Dataset entries:
○ ○ ○ ○ ○ ○ ○

**src/hdl/sco_pkg.sv**
```systemverilog
// package: register map, field layout and reset values of the clock control
package sco_pkg;
	localparam logic [7:0] SCO_ADDR_OSC_CONTROL = 8'hb2;
	localparam logic [7:0] SCO_ADDR_OSC_TRIM    = 8'hb3;
	localparam logic [7:0] SCO_ADDR_FLASH_TIME  = 8'hb6;
	localparam logic [7:0] SCO_ADDR_FLASH_CTRL  = 8'hb8;
	localparam logic [7:0] SCO_ADDR_SRC_STATUS  = 8'hbc;
	localparam logic [7:0] SCO_ADDR_PEND        = 8'hc0;
	// osc_control fields, then the flash time and flash control bits
	localparam int SCO_BIT_READY  = 4;
	localparam int SCO_BIT_CLKSEL = 3;
	localparam int SCO_BIT_OSCEN  = 2;
	localparam int SCO_BIT_DIV_HI = 1;
	localparam int SCO_BIT_DIV_LO = 0;
	localparam int SCO_BIT_FPE    = 7;
	localparam int SCO_BIT_FWE    = 0;
	localparam logic [1:0] SCO_DIV8 = 2'h0;
	localparam logic [1:0] SCO_DIV4 = 2'h1;
	localparam logic [1:0] SCO_DIV2 = 2'h2;
	localparam logic [1:0] SCO_DIV1 = 2'h3;
	localparam logic [7:0] SCO_RST_FLASH_TIME = 8'h80;
	localparam logic [6:0] SCO_TRIM_MASK_W    = 7'h7f;
	// oscillator settle time after enable or trim change
	localparam int SCO_SETTLE_NS     = 1000;
	localparam int SCO_CLK_NS        = 25;
	localparam int SCO_SETTLE_CYCLES = SCO_SETTLE_NS / SCO_CLK_NS;
	localparam int SCO_IRQ_W         = 8;
	localparam logic [1:0] SCO_RESP_OKAY   = 2'h0;
	localparam logic [1:0] SCO_RESP_SLVERR = 2'h2;
	typedef enum logic [2:0] {
		SCO_SRC_DIV  = 3'h1,
		SCO_SRC_EXT  = 3'h2,
		SCO_SRC_OFF  = 3'h4
	} sco_src_type;
endpackage

```
**src/hdl/sco_clock_control.sv**
```systemverilog
// system clock source selection, oscillator trim and flash timing control
//
// The AXI4-Lite slave port is this design's own decision.
module sco_clock_control
	import sco_pkg::*;
#(
	parameter logic [6:0] FACTORY_TRIM = 7'h40
) (
	input  wire logic                 clk,
	input  wire logic                 arst_n,
	input  wire logic [7:0]           s_axi_awaddr,
	input  wire logic                 s_axi_awvalid,
	output logic                      s_axi_awready,
	input  wire logic [31:0]          s_axi_wdata,
	input  wire logic [3:0]           s_axi_wstrb,
	input  wire logic                 s_axi_wvalid,
	output logic                      s_axi_wready,
	output logic [1:0]                s_axi_bresp,
	output logic                      s_axi_bvalid,
	input  wire logic                 s_axi_bready,
	input  wire logic [7:0]           s_axi_araddr,
	input  wire logic                 s_axi_arvalid,
	output logic                      s_axi_arready,
	output logic [31:0]               s_axi_rdata,
	output logic [1:0]                s_axi_rresp,
	output logic                      s_axi_rvalid,
	input  wire logic                 s_axi_rready,
	input  wire logic                 ext_osc_valid,
	input  wire logic                 flash_busy,
	input  wire logic [SCO_IRQ_W-1:0] irq_in,
	output logic                      osc_enable,
	output logic [6:0]                osc_trim,
	output logic                      core_clk_en,
	output logic [2:0]                core_src,
	output logic                      flash_pulse_enable,
	output logic                      flash_write_enable,
	output logic [SCO_IRQ_W-1:0]      irq_out
);

	////////////////////////////////////////////////////////////////////////
	// register state
	logic       aw_have_r, aw_have_nxt, w_have_r, w_have_nxt;
	logic [7:0] aw_addr_r, aw_addr_nxt;
	logic [31:0] w_data_r, w_data_nxt;
	logic       w_lane0_r, w_lane0_nxt;
	logic       bvalid_r, bvalid_nxt, rvalid_r, rvalid_nxt;
	logic [1:0] bresp_r, bresp_nxt, rresp_r, rresp_nxt;
	logic [31:0] rdata_r, rdata_nxt;
	logic       clksel_r, clksel_nxt, oscen_r, oscen_nxt;
	logic [1:0] div_r, div_nxt;
	logic [6:0] trim_r, trim_nxt;
	logic       trim_loaded_r, trim_loaded_nxt;
	logic       fpe_r, fpe_nxt, fwe_r, fwe_nxt;
	logic [15:0] settle_r, settle_nxt;
	logic       ready_r, ready_nxt;
	logic [2:0] div_cnt_r, div_cnt_nxt;
	logic       en_r, en_nxt;
	logic [SCO_IRQ_W-1:0] pend_r, pend_nxt, irq_r, irq_nxt;
	logic       busy_s1_r, busy_s2_r, ext_s1_r, ext_s2_r;
	logic [SCO_IRQ_W-1:0] irq_s1_r, irq_s2_r;
	logic       do_write, do_read;
	sco_src_type src_r, src_nxt;

	function automatic logic [2:0] div_mask(input logic [1:0] sel);
		unique case (sel)
			SCO_DIV8: div_mask = 3'h7;
			SCO_DIV4: div_mask = 3'h3;
			SCO_DIV2: div_mask = 3'h1;
			SCO_DIV1: div_mask = 3'h0;
		endcase
	endfunction

	function automatic logic [31:0] reg_read(input logic [7:0] a);
		reg_read = 32'h0;
		unique case (a)
			SCO_ADDR_OSC_CONTROL: begin
				reg_read[SCO_BIT_READY]  = ready_r;
				reg_read[SCO_BIT_CLKSEL] = clksel_r;
				reg_read[SCO_BIT_OSCEN]  = oscen_r;
				reg_read[SCO_BIT_DIV_HI:SCO_BIT_DIV_LO] = div_r;
			end
			SCO_ADDR_OSC_TRIM:   reg_read[6:0] = trim_r;
			SCO_ADDR_FLASH_TIME: reg_read[SCO_BIT_FPE] = fpe_r;
			SCO_ADDR_FLASH_CTRL: reg_read[SCO_BIT_FWE] = fwe_r;
			SCO_ADDR_SRC_STATUS: reg_read[2:0] = src_r;
			SCO_ADDR_PEND:       reg_read[SCO_IRQ_W-1:0] = pend_r;
			default:             reg_read = 32'h0;
		endcase
	endfunction

	function automatic logic known(input logic [7:0] a);
		known = (a == SCO_ADDR_OSC_CONTROL) || (a == SCO_ADDR_OSC_TRIM) ||
			(a == SCO_ADDR_FLASH_TIME) || (a == SCO_ADDR_FLASH_CTRL) ||
			(a == SCO_ADDR_SRC_STATUS) || (a == SCO_ADDR_PEND);
	endfunction

	////////////////////////////////////////////////////////////////////////
	// axi4-lite slave
	assign s_axi_awready = !aw_have_r && !bvalid_r;
	assign s_axi_wready  = !w_have_r && !bvalid_r;
	assign s_axi_arready = !rvalid_r;
	assign s_axi_bvalid  = bvalid_r;
	assign s_axi_bresp   = bresp_r;
	assign s_axi_rvalid  = rvalid_r;
	assign s_axi_rresp   = rresp_r;
	assign s_axi_rdata   = rdata_r;
	assign do_write = aw_have_r && w_have_r && !bvalid_r;
	assign do_read  = s_axi_arvalid && !rvalid_r;

	always_comb begin
		aw_have_nxt = aw_have_r;
		aw_addr_nxt = aw_addr_r;
		w_have_nxt  = w_have_r;
		w_data_nxt  = w_data_r;
		w_lane0_nxt = w_lane0_r;
		bvalid_nxt  = bvalid_r;
		bresp_nxt   = bresp_r;
		rvalid_nxt  = rvalid_r;
		rresp_nxt   = rresp_r;
		rdata_nxt   = rdata_r;
		if (s_axi_awvalid && s_axi_awready) begin
			aw_have_nxt = 1'b1;
			aw_addr_nxt = s_axi_awaddr;
		end
		if (s_axi_wvalid && s_axi_wready) begin
			w_have_nxt  = 1'b1;
			w_data_nxt  = s_axi_wdata;
			w_lane0_nxt = s_axi_wstrb[0];
		end
		if (do_write) begin
			aw_have_nxt = 1'b0;
			w_have_nxt  = 1'b0;
			bvalid_nxt  = 1'b1;
			bresp_nxt   = known(aw_addr_r) ? SCO_RESP_OKAY : SCO_RESP_SLVERR;
		end else if (bvalid_r && s_axi_bready) begin
			bvalid_nxt = 1'b0;
		end
		if (do_read) begin
			rvalid_nxt = 1'b1;
			rdata_nxt  = reg_read(s_axi_araddr);
			rresp_nxt  = known(s_axi_araddr) ? SCO_RESP_OKAY : SCO_RESP_SLVERR;
		end else if (rvalid_r && s_axi_rready) begin
			rvalid_nxt = 1'b0;
		end
	end

	////////////////////////////////////////////////////////////////////////
	// control registers
	always_comb begin
		clksel_nxt      = clksel_r;
		oscen_nxt       = oscen_r;
		div_nxt         = div_r;
		trim_nxt        = trim_r;
		trim_loaded_nxt = 1'b1;
		fpe_nxt         = fpe_r;
		fwe_nxt         = fwe_r;
		// calibration value taken on the first clock after reset release
		if (!trim_loaded_r)
			trim_nxt = FACTORY_TRIM;
		if (do_write && w_lane0_r) begin
			unique case (aw_addr_r)
				SCO_ADDR_OSC_CONTROL: begin
					clksel_nxt = w_data_r[SCO_BIT_CLKSEL];
					oscen_nxt  = w_data_r[SCO_BIT_OSCEN];
					div_nxt    = w_data_r[SCO_BIT_DIV_HI:SCO_BIT_DIV_LO];
				end
				SCO_ADDR_OSC_TRIM:
					trim_nxt = w_data_r[6:0] & SCO_TRIM_MASK_W;
				SCO_ADDR_FLASH_TIME: fpe_nxt = w_data_r[SCO_BIT_FPE];
				SCO_ADDR_FLASH_CTRL: fwe_nxt = w_data_r[SCO_BIT_FWE];
				default: ;
			endcase
		end
	end

	////////////////////////////////////////////////////////////////////////
	// oscillator ready: settles again after enable or trim change
	always_comb begin
		settle_nxt = settle_r;
		ready_nxt  = ready_r;
		if (!oscen_r || trim_nxt != trim_r || !trim_loaded_r) begin
			settle_nxt = 16'(SCO_SETTLE_CYCLES);
			ready_nxt  = 1'b0;
		end else if (settle_r != 16'h0) begin
			settle_nxt = settle_r - 16'h1;
		end else begin
			ready_nxt = 1'b1;
		end
	end

	////////////////////////////////////////////////////////////////////////
	// core clock enable: divider pulse or external strobe
	always_comb begin
		div_cnt_nxt = div_cnt_r;
		en_nxt      = 1'b0;
		src_nxt     = src_r;
		if (clksel_r) begin
			src_nxt = SCO_SRC_EXT;
			en_nxt  = ext_s2_r;
		end else if (!oscen_r) begin
			src_nxt = SCO_SRC_OFF;
		end else begin
			src_nxt = SCO_SRC_DIV;
			// wrap counts at or above mask so a new ratio takes effect at once
			if (div_cnt_r >= div_mask(div_r)) begin
				div_cnt_nxt = 3'h0;
				en_nxt      = 1'b1;
			end else begin
				div_cnt_nxt = div_cnt_r + 3'h1;
			end
		end
	end

	////////////////////////////////////////////////////////////////////////
	// interrupt hold during flash write or erase
	always_comb begin
		pend_nxt = pend_r | irq_s2_r;
		irq_nxt  = irq_r;
		if (!busy_s2_r && !fwe_r) begin
			irq_nxt  = pend_nxt;
			pend_nxt = '0;
		end else begin
			irq_nxt = '0;
		end
	end

	////////////////////////////////////////////////////////////////////////
	always_ff @(posedge clk or negedge arst_n) begin
		if (!arst_n) begin
			busy_s1_r <= 1'b0;
			busy_s2_r <= 1'b0;
			ext_s1_r  <= 1'b0;
			ext_s2_r  <= 1'b0;
			irq_s1_r  <= '0;
			irq_s2_r  <= '0;
		end else begin
			busy_s1_r <= flash_busy;
			busy_s2_r <= busy_s1_r;
			ext_s1_r  <= ext_osc_valid;
			ext_s2_r  <= ext_s1_r;
			irq_s1_r  <= irq_in;
			irq_s2_r  <= irq_s1_r;
		end
	end

	always_ff @(posedge clk or negedge arst_n) begin
		if (!arst_n) begin
			aw_have_r <= 1'b0;
			aw_addr_r <= 8'h0;
			w_have_r  <= 1'b0;
			w_data_r  <= 32'h0;
			w_lane0_r <= 1'b0;
			bvalid_r  <= 1'b0;
			bresp_r   <= SCO_RESP_OKAY;
			rvalid_r  <= 1'b0;
			rresp_r   <= SCO_RESP_OKAY;
			rdata_r   <= 32'h0;
			clksel_r  <= 1'b0;
			oscen_r   <= 1'b1;
			div_r     <= SCO_DIV8;
			trim_r    <= 7'h0;
			trim_loaded_r <= 1'b0;
			fpe_r     <= SCO_RST_FLASH_TIME[SCO_BIT_FPE];
			fwe_r     <= 1'b0;
			settle_r  <= 16'h0;
			ready_r   <= 1'b0;
			div_cnt_r <= 3'h0;
			en_r      <= 1'b0;
			src_r     <= SCO_SRC_DIV;
			pend_r    <= '0;
			irq_r     <= '0;
		end else begin
			aw_have_r <= aw_have_nxt;
			aw_addr_r <= aw_addr_nxt;
			w_have_r  <= w_have_nxt;
			w_data_r  <= w_data_nxt;
			w_lane0_r <= w_lane0_nxt;
			bvalid_r  <= bvalid_nxt;
			bresp_r   <= bresp_nxt;
			rvalid_r  <= rvalid_nxt;
			rresp_r   <= rresp_nxt;
			rdata_r   <= rdata_nxt;
			clksel_r  <= clksel_nxt;
			oscen_r   <= oscen_nxt;
			div_r     <= div_nxt;
			trim_r    <= trim_nxt;
			trim_loaded_r <= trim_loaded_nxt;
			fpe_r     <= fpe_nxt;
			fwe_r     <= fwe_nxt;
			settle_r  <= settle_nxt;
			ready_r   <= ready_nxt;
			div_cnt_r <= div_cnt_nxt;
			en_r      <= en_nxt;
			src_r     <= src_nxt;
			pend_r    <= pend_nxt;
			irq_r     <= irq_nxt;
		end
	end

	assign osc_enable         = oscen_r;
	assign osc_trim           = trim_r;
	assign core_clk_en        = en_r;
	assign core_src           = src_r;
	assign flash_pulse_enable = fpe_r;
	assign flash_write_enable = fwe_r;
	assign irq_out            = irq_r;

endmodule

```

○ ○ ○ ○ ○ ○ ○

What lines in the records above include the string "after"? Copy each one.

	// oscillator settle time after enable or trim change
		// calibration value taken on the first clock after reset release
	// oscillator ready: settles again after enable or trim change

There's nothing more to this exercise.